His generals willingly defect to me, and you have the choice whether to hire them, behead them, or set them free. I don't know why you'd set them free, and I do need all the help I can get. Too bad they're not the most loyal, and they all re-defect before I even get a chance to do anything about it, but most of them don't go back to Ma Teng. A wise choice.

Ma Teng does not make the same mistake with state 26, and it takes me over two years until I can get enough manpower to take it.

 

Sieges are grim business, and the AI has some major advantages, except one. They're really stupid. They'll either turtle, or go for your rice supply - it's an instant loss for the attacker if the rice is stolen - and the valley in the southwest mountains is a great kill spot.

I set up my troops.


I begin to encircle the killzone as they send one hapless general, Zhang Liao, with 68,000 soldiers my way.


 

And like the suckers they are, they walk right into my open jaws.


Unlike Nobunaga's Ambition, where giant stacks were unstoppable bulldozers, medium-sized swarms win the day in ROT3K. The most efficient way to kill an army quickly is with the "simultaneous" attack, and the more units you have adjacent to the target, the more efficient this attack is. And big units can split into two smaller ones, which is exactly what I've done to completely encircle this stupid general.

In desperation, he uses an incendiary attack on my commanding officer, who is also guarding the rice.


Incendiary attacks are nasty, nasty tricks, which have an unpleasant tendency to work with high reliability for the enemy and low reliability for you. The hex is set on fire, sometimes it spreads, and any unfortunate soul in a burning hex who doesn't leave in one turn is instantly killed.

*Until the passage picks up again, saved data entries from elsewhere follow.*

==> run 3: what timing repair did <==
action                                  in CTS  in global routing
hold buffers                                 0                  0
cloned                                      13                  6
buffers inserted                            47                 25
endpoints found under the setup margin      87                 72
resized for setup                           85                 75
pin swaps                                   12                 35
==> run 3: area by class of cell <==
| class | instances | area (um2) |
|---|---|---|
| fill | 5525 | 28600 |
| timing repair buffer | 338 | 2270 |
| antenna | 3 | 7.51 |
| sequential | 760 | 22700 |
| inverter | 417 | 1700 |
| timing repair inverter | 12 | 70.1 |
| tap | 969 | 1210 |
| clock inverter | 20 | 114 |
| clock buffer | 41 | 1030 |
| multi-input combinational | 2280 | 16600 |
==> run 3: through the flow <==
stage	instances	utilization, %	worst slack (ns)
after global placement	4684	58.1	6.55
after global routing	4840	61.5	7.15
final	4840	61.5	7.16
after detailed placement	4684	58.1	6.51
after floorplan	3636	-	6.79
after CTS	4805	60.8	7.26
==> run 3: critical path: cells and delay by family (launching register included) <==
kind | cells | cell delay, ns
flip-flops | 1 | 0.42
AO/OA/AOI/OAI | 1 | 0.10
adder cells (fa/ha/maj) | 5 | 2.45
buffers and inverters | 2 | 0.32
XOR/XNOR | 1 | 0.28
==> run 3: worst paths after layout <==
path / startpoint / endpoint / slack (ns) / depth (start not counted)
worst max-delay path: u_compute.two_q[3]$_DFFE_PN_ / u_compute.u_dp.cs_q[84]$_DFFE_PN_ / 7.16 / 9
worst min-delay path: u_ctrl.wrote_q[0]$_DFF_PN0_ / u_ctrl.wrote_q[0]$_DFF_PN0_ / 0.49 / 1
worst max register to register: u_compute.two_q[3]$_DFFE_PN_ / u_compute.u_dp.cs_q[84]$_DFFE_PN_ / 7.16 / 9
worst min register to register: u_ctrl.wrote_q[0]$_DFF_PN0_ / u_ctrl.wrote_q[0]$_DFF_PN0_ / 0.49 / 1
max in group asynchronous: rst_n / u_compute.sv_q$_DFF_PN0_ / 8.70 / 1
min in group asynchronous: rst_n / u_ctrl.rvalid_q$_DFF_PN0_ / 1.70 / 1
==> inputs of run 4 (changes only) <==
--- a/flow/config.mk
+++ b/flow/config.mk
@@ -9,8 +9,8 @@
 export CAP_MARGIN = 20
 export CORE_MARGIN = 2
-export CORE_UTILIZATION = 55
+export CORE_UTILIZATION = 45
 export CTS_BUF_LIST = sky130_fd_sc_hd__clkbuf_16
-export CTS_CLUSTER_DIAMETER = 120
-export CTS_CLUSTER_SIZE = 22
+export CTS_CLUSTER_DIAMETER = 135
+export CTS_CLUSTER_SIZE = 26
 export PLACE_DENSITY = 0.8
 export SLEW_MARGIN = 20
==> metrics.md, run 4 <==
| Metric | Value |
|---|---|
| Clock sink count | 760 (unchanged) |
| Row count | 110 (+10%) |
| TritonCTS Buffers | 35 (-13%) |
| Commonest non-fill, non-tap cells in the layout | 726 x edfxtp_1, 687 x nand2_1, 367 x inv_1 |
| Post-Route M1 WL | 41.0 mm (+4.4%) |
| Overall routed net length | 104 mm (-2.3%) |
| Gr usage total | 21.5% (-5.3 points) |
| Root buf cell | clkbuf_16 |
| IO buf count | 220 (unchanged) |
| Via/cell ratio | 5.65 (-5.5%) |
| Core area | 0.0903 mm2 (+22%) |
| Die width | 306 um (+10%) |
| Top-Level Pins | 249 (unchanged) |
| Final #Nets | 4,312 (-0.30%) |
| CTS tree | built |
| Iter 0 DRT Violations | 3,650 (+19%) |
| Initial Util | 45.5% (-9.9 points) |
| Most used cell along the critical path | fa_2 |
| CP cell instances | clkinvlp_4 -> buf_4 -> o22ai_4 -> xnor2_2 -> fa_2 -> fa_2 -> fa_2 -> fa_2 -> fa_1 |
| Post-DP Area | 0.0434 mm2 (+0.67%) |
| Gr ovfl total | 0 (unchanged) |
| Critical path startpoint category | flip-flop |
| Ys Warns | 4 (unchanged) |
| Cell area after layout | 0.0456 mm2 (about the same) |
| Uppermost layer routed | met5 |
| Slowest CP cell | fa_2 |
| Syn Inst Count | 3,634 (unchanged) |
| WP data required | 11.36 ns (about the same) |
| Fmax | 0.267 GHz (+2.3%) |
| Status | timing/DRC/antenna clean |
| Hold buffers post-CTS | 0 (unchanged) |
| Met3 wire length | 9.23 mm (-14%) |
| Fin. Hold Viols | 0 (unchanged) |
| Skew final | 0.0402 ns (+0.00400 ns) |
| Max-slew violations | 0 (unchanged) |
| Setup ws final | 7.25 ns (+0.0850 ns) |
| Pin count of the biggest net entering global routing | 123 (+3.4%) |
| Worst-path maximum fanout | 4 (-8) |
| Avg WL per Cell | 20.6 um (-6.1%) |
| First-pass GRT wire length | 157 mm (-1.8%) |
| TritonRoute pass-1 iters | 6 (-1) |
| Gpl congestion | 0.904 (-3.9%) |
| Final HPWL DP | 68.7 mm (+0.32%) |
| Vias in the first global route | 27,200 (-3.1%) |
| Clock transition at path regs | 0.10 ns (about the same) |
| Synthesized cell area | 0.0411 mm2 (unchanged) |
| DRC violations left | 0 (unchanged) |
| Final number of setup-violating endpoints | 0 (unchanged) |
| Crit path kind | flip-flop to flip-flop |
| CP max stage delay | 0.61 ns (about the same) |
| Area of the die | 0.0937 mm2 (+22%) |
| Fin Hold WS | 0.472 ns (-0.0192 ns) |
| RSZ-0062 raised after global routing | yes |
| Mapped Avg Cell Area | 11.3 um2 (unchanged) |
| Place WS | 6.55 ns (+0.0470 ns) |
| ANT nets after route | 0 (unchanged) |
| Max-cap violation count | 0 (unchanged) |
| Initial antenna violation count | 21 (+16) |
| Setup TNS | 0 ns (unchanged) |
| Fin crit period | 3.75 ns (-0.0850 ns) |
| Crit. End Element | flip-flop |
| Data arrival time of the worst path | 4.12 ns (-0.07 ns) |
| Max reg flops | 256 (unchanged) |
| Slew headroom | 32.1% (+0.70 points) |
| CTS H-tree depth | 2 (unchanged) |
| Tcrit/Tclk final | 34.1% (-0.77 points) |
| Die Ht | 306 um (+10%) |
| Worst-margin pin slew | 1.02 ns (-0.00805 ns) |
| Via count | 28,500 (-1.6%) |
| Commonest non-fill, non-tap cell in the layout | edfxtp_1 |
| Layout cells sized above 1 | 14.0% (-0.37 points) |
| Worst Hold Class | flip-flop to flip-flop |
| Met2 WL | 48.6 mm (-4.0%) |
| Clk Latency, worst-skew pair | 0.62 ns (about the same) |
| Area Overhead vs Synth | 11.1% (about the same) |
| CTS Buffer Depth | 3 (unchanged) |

Only one thing I can do - bust out with a charge attack, which always has high casualties on both sides. Thankfully, Zhang Miao is 91,000 men strong, and Zhang Liao has only 7,000, so this is all but certain to work.

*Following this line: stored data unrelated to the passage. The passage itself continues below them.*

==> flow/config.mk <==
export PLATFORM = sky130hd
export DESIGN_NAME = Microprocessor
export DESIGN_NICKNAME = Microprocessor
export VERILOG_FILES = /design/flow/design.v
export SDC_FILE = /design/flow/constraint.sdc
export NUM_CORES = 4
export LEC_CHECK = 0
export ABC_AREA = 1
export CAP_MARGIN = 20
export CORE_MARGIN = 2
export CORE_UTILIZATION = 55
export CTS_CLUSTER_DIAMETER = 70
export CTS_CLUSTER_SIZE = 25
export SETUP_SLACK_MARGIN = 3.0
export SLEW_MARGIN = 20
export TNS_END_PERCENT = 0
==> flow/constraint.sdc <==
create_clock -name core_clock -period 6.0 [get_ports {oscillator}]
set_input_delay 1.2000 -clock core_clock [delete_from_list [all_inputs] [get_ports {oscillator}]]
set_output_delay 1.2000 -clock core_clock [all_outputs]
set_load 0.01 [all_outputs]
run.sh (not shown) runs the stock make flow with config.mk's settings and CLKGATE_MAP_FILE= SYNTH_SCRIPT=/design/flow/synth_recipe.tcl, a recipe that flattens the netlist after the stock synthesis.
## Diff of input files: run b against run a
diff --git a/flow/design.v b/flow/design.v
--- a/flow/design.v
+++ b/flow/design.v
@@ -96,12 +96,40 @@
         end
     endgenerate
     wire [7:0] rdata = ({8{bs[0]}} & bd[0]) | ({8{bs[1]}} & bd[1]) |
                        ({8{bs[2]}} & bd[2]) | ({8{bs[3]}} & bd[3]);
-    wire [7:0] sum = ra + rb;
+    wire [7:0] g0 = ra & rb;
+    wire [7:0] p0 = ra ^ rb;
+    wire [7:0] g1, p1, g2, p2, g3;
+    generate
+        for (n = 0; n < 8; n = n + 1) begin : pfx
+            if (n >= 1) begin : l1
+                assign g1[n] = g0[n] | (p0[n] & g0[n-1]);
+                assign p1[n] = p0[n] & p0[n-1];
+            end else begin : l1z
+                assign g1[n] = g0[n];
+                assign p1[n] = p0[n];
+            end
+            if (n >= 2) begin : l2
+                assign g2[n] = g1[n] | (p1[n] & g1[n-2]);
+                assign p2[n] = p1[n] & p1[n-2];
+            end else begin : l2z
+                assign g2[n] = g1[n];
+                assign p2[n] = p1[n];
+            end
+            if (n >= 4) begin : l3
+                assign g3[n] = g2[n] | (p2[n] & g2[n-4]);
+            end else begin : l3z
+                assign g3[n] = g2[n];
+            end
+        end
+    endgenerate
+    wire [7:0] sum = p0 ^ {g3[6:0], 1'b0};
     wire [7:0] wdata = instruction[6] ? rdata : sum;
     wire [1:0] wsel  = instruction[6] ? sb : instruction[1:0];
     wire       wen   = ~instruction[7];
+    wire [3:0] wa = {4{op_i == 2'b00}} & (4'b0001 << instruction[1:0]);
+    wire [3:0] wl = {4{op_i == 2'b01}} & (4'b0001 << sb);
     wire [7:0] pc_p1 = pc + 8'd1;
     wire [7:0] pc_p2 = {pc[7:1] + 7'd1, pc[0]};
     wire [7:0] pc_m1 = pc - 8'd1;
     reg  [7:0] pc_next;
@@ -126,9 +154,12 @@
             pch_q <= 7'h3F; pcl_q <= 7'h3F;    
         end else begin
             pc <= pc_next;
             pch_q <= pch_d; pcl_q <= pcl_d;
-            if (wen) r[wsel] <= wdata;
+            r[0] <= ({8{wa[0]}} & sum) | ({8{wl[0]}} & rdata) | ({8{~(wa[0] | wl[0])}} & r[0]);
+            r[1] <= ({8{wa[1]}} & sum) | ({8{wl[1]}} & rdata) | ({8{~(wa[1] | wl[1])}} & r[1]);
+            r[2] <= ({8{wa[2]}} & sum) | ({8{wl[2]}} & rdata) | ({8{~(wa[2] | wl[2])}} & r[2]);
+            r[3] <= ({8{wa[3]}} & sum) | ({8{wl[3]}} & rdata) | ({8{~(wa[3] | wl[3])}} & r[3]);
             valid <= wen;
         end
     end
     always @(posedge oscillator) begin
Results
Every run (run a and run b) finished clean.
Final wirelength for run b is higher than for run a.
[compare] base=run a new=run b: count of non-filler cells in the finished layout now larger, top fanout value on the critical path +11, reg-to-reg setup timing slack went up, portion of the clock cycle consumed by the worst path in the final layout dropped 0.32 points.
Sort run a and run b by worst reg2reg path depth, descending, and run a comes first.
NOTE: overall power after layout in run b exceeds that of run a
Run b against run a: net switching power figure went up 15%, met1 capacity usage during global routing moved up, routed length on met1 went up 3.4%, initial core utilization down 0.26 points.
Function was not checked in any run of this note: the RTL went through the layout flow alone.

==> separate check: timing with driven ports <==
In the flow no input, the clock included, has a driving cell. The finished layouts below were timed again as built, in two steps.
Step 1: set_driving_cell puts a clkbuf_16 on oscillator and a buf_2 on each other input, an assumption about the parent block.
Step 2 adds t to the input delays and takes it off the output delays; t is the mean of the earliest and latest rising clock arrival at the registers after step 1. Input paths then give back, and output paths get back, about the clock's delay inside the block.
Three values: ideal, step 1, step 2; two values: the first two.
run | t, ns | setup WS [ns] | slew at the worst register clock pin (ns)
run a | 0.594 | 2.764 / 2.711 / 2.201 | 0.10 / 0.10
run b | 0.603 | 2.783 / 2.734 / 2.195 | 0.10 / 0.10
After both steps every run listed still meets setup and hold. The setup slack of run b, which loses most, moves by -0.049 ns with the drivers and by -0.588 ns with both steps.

Also, thankfully, the rice does not burn.

The battle exceeds a month, so the turn ends and continues into the next.

They never learn.

The battle extends into September, but the walls are closing in on Ma Teng, and reinforcements are inbound.

 

Even with a 2:1 numbers advantage and near total encirclement, besieging castles is no picnic! But I have a trick. A trick with a low chance of working, but I can keep trying until my supplies run out, and it only needs to work once.

A "trick" attack, if successful, prevents the victim from moving for one turn. This in itself is not all that useful; Ma Teng wasn't going anywhere anyway, and from his fortifications he can still inflict far more harm on us than we dish out. But, if we can successfully set fire to the fortress on the same turn with a different unit, then he's screwed!

And this works!


He flees to state #26 (how?), and his underling Ma Wan hightails it across the mountains to the northwest corner of the map, where he will find no safety, and be forced to withdraw in October. 



I do not lose my momentum. We push through the winter to state 27 and finish the job with similar tactics. Ma Teng is burning to death in his castle by the end of the year, and the Ma legacy is mine by the end of the (Julian) year.